--- Required work ---
Using the listing below, print exactly everything from the line with "47.9 | 7.38 | 0 |" down to the line with "power groups by", both included, and nothing more.

--- Available records ---
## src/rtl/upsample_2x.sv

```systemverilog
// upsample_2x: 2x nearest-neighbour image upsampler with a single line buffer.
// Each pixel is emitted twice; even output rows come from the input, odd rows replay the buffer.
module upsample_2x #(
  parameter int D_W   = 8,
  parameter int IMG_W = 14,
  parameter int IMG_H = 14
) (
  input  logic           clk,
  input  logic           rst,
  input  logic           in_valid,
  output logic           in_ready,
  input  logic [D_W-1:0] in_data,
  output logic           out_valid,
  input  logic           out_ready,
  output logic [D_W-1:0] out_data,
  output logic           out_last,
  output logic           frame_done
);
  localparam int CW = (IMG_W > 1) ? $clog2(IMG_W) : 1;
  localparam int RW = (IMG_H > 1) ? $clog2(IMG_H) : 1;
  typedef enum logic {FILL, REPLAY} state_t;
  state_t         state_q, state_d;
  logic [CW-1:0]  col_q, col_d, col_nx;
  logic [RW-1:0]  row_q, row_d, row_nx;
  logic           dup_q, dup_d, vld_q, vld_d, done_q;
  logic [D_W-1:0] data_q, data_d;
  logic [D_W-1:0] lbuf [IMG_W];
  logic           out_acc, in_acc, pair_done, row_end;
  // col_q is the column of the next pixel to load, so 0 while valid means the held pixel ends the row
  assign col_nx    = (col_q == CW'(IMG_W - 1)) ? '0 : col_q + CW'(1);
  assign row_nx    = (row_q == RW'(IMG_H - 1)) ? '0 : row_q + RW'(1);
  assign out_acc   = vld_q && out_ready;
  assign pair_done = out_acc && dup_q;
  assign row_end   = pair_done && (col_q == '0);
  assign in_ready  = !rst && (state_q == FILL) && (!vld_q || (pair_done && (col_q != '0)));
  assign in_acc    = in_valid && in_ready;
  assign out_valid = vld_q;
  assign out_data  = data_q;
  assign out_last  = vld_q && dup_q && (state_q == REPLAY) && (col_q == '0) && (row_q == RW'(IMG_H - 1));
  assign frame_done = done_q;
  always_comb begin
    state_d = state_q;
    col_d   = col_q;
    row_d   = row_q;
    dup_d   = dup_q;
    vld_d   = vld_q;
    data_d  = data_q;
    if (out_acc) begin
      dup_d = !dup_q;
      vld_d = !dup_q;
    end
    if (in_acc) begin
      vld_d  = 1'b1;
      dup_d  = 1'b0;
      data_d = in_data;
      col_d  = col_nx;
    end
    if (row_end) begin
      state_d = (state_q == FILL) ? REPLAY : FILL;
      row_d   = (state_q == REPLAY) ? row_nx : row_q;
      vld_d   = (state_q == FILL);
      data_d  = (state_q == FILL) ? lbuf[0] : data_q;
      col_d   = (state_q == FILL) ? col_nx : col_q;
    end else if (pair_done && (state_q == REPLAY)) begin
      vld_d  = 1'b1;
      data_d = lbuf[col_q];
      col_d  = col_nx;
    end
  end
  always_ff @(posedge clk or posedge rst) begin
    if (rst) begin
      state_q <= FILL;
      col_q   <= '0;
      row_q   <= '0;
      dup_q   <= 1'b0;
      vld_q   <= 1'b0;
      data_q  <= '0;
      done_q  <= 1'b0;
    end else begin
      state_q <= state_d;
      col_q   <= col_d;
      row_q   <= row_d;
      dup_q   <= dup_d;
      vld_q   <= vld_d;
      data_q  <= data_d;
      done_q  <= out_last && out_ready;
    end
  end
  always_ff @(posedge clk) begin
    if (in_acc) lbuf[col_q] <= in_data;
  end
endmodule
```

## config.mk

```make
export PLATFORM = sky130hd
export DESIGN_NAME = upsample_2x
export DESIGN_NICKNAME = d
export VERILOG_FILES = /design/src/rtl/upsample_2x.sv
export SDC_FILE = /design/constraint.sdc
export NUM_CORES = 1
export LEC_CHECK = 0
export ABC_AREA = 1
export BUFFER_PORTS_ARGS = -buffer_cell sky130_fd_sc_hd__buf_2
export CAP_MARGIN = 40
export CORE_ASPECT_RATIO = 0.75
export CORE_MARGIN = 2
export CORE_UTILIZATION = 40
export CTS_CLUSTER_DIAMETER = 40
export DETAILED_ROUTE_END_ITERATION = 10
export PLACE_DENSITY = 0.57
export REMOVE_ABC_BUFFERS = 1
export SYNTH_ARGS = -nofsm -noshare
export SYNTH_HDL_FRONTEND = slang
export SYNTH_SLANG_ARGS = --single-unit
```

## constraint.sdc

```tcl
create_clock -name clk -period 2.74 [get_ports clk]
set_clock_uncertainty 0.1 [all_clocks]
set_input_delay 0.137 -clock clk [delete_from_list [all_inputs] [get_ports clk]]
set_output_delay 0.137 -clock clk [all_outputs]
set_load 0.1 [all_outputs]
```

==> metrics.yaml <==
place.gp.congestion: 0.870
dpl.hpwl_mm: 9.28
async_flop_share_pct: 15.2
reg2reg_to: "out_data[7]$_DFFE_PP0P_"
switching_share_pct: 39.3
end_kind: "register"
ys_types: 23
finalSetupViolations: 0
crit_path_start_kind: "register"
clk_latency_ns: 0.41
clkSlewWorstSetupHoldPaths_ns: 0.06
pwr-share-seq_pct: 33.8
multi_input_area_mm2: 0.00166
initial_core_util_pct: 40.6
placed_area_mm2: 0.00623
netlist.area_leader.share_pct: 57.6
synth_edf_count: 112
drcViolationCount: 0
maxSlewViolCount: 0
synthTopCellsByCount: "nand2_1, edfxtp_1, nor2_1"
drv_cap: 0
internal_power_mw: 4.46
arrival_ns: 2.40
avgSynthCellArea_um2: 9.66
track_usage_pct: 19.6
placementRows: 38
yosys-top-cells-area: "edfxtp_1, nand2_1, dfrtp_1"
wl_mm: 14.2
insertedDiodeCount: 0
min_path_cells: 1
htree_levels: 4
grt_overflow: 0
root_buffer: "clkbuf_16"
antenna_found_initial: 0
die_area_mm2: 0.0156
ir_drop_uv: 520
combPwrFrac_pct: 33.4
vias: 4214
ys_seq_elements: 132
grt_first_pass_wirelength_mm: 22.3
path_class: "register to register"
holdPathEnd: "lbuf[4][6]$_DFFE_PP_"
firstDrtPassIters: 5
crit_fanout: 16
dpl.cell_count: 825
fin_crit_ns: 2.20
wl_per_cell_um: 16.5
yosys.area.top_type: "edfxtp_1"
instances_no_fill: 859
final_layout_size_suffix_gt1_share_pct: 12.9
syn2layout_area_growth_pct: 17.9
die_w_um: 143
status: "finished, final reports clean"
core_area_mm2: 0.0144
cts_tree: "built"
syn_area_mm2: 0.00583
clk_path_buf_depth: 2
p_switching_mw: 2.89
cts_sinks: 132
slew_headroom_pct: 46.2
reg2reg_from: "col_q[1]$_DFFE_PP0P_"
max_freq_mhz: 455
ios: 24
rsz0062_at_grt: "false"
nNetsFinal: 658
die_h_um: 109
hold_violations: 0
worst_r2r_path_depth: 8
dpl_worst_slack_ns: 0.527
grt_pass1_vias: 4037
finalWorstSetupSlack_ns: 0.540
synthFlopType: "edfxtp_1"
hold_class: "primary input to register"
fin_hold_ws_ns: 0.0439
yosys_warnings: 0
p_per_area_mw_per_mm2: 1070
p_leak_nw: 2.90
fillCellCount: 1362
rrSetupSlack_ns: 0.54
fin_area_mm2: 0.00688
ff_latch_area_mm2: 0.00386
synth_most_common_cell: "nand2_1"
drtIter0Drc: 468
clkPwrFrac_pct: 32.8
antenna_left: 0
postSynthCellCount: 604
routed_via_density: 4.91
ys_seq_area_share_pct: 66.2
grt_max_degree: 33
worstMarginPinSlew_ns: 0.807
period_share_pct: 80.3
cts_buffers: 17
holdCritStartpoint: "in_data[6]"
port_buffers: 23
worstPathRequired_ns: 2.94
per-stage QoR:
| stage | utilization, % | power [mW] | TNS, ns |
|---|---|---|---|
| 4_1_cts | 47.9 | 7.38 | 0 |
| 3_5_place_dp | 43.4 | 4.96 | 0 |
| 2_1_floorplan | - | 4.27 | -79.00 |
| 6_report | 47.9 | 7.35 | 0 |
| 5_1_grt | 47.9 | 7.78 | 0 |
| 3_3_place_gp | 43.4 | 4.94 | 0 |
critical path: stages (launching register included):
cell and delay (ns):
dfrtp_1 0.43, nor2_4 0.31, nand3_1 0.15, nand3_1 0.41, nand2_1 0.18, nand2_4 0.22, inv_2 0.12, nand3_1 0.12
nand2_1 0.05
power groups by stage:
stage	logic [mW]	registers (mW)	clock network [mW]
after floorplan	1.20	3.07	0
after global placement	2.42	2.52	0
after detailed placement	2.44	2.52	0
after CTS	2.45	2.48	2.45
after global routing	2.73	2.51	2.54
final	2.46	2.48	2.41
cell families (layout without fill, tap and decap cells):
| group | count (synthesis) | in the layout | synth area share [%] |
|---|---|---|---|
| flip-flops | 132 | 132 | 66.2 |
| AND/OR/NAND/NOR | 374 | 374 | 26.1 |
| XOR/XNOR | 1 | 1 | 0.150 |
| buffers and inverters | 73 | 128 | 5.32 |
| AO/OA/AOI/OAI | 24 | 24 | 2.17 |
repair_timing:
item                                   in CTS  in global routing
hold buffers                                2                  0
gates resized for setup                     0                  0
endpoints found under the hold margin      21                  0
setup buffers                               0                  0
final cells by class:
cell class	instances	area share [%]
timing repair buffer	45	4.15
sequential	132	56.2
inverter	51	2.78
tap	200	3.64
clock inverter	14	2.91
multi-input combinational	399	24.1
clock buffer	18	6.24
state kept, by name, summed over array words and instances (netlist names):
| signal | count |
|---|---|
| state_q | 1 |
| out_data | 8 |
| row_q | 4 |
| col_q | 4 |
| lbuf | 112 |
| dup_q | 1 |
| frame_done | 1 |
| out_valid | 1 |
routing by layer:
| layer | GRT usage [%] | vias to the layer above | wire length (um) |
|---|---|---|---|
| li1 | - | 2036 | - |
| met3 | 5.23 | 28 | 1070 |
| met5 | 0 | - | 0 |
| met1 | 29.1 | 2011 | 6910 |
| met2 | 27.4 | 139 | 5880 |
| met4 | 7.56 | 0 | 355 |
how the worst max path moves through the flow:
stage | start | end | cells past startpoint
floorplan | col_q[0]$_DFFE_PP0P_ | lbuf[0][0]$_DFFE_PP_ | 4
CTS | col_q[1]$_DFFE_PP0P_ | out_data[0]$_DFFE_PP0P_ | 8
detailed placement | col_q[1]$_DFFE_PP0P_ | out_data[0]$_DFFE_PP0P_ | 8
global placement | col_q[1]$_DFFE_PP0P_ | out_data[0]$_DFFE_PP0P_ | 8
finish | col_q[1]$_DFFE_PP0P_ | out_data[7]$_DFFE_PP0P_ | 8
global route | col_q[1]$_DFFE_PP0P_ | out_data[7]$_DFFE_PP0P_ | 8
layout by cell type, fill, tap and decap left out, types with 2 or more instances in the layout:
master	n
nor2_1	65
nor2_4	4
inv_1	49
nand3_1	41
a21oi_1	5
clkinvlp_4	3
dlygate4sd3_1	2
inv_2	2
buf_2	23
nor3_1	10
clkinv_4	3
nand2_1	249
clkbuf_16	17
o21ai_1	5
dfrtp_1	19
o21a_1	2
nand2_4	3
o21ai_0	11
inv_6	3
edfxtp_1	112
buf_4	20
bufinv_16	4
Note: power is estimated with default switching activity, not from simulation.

...

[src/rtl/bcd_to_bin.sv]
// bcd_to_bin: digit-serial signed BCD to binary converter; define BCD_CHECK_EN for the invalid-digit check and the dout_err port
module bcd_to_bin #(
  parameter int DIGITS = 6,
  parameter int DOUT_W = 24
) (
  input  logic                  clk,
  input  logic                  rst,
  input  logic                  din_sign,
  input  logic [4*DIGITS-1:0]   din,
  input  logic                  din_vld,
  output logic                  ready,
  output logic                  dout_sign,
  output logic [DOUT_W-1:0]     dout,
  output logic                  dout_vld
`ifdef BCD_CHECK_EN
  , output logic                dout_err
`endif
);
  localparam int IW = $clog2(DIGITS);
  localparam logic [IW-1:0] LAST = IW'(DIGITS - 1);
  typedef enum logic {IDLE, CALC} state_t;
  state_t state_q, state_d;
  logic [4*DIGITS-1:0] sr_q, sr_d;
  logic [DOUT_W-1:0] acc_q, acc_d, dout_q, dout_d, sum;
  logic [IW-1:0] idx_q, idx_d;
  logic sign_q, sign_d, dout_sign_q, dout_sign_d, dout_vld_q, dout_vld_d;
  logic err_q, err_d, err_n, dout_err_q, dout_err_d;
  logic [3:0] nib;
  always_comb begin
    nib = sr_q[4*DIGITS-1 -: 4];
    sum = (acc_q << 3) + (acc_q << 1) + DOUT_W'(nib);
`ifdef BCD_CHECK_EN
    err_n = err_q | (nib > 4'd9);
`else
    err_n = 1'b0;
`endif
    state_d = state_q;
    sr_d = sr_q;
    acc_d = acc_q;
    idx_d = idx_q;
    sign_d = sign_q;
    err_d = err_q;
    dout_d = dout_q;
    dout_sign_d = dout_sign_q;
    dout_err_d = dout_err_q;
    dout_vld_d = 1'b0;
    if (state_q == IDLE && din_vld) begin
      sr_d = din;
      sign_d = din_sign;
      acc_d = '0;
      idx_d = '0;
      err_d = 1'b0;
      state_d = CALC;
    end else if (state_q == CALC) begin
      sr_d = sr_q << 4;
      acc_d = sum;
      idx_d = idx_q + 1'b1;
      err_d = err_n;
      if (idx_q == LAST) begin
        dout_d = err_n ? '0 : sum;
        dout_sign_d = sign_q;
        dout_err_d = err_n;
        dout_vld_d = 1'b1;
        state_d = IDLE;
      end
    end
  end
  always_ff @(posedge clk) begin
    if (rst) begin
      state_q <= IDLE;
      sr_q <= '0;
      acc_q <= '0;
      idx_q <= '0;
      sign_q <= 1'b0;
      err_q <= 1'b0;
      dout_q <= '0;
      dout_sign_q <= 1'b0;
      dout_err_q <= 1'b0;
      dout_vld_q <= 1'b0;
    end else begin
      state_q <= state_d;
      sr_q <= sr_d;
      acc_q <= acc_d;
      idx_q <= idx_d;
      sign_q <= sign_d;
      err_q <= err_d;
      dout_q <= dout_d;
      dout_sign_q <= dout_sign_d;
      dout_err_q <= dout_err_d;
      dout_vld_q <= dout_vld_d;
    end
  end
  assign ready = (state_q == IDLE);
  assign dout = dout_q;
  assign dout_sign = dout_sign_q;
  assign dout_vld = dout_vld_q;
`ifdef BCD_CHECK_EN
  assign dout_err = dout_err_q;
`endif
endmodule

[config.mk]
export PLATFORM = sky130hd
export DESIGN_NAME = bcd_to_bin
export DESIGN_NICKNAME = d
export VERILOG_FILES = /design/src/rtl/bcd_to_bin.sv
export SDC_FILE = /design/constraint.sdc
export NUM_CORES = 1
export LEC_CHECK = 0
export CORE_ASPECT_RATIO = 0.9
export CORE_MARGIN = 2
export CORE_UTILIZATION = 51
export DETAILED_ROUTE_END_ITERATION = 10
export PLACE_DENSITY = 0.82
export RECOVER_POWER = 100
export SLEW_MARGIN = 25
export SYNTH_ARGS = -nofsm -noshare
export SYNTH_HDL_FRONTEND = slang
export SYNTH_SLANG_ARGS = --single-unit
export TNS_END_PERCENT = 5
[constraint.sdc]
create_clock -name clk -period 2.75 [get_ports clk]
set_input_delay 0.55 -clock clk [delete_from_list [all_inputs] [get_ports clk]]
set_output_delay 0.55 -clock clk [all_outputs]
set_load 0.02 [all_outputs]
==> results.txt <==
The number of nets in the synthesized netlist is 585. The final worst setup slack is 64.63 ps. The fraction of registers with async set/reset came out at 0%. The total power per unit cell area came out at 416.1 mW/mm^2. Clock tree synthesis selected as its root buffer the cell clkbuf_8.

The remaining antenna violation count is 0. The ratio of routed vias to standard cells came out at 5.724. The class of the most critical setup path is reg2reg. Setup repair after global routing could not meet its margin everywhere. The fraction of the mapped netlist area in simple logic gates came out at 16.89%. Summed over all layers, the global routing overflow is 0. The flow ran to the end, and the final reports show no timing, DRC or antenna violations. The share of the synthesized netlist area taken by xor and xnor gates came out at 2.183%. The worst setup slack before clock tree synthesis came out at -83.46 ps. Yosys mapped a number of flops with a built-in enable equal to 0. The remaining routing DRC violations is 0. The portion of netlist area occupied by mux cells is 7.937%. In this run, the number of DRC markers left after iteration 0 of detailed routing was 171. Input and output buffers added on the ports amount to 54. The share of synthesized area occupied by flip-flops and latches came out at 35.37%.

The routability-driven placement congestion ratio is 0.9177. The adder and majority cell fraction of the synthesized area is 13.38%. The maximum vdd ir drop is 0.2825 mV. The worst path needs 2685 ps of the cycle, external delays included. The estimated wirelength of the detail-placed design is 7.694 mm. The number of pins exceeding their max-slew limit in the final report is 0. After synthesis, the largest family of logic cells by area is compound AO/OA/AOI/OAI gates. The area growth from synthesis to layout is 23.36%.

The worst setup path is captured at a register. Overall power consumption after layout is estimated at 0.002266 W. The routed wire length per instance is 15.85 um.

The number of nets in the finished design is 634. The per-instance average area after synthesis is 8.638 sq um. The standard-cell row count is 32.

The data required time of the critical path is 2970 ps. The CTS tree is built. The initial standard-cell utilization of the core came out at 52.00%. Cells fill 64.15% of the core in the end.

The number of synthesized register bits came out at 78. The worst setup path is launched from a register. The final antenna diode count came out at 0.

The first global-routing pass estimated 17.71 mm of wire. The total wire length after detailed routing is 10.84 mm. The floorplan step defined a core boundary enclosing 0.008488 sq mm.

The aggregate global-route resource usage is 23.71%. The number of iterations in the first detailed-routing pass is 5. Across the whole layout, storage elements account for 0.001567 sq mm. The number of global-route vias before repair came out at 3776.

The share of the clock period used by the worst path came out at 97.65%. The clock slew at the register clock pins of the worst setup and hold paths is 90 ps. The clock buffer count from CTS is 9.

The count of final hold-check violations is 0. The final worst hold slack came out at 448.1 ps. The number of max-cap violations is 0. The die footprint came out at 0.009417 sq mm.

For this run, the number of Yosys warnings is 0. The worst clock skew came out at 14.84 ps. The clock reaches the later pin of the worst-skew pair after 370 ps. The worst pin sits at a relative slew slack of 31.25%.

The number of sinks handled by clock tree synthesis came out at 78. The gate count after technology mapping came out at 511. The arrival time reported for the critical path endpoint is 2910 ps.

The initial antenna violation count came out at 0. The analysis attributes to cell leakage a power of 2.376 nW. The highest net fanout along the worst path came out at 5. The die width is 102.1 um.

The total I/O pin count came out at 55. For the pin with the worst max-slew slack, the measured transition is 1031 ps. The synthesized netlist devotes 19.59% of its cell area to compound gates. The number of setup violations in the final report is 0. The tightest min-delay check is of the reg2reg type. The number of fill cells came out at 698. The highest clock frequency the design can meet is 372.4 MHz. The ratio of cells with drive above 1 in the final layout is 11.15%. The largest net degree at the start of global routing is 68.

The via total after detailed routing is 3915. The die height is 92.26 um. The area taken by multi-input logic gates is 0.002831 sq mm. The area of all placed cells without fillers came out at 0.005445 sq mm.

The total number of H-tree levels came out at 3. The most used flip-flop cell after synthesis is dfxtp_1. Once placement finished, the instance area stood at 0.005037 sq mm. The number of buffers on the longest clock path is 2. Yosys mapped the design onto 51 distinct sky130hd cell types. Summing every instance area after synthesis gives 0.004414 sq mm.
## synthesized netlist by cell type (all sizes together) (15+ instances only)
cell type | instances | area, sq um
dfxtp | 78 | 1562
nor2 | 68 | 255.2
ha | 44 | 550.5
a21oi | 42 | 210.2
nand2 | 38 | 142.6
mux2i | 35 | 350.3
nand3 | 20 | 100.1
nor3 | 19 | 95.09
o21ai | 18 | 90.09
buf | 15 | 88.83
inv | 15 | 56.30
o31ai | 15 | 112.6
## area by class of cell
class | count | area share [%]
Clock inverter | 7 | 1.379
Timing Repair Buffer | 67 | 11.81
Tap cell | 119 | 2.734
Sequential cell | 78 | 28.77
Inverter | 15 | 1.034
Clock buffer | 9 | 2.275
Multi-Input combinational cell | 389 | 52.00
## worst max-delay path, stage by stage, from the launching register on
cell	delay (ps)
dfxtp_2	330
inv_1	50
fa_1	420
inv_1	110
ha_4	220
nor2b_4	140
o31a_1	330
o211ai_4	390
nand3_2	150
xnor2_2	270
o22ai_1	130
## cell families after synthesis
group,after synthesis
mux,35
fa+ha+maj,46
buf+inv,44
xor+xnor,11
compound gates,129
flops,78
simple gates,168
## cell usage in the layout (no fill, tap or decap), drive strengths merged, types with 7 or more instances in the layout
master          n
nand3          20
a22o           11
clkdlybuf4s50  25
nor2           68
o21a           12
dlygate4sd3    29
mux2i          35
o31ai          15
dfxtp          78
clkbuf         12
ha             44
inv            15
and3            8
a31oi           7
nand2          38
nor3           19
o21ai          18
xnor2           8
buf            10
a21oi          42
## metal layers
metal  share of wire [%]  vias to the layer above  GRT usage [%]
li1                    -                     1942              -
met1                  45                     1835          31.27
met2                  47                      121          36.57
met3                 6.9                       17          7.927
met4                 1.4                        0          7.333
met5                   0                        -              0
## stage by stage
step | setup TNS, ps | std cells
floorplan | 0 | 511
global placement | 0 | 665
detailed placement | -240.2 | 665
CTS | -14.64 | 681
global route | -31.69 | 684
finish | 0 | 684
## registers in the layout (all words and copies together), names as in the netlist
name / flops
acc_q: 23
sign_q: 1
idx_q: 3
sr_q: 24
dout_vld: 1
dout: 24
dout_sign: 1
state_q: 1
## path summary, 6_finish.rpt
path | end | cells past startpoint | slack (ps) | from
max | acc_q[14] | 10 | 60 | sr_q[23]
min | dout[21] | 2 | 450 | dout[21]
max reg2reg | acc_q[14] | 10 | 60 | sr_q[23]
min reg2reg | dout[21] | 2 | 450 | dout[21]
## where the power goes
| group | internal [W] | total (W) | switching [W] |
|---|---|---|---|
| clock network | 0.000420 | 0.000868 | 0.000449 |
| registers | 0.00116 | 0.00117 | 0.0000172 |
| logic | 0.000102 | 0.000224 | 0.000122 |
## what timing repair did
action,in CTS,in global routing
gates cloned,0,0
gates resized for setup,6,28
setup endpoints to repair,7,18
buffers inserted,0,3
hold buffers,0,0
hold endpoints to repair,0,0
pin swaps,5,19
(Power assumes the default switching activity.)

--- Worked solution ---
| 4_1_cts | 47.9 | 7.38 | 0 |
| 3_5_place_dp | 43.4 | 4.96 | 0 |
| 2_1_floorplan | - | 4.27 | -79.00 |
| 6_report | 47.9 | 7.35 | 0 |
| 5_1_grt | 47.9 | 7.78 | 0 |
| 3_3_place_gp | 43.4 | 4.94 | 0 |
critical path: stages (launching register included):
cell and delay (ns):
dfrtp_1 0.43, nor2_4 0.31, nand3_1 0.15, nand3_1 0.41, nand2_1 0.18, nand2_4 0.22, inv_2 0.12, nand3_1 0.12
nand2_1 0.05
power groups by stage:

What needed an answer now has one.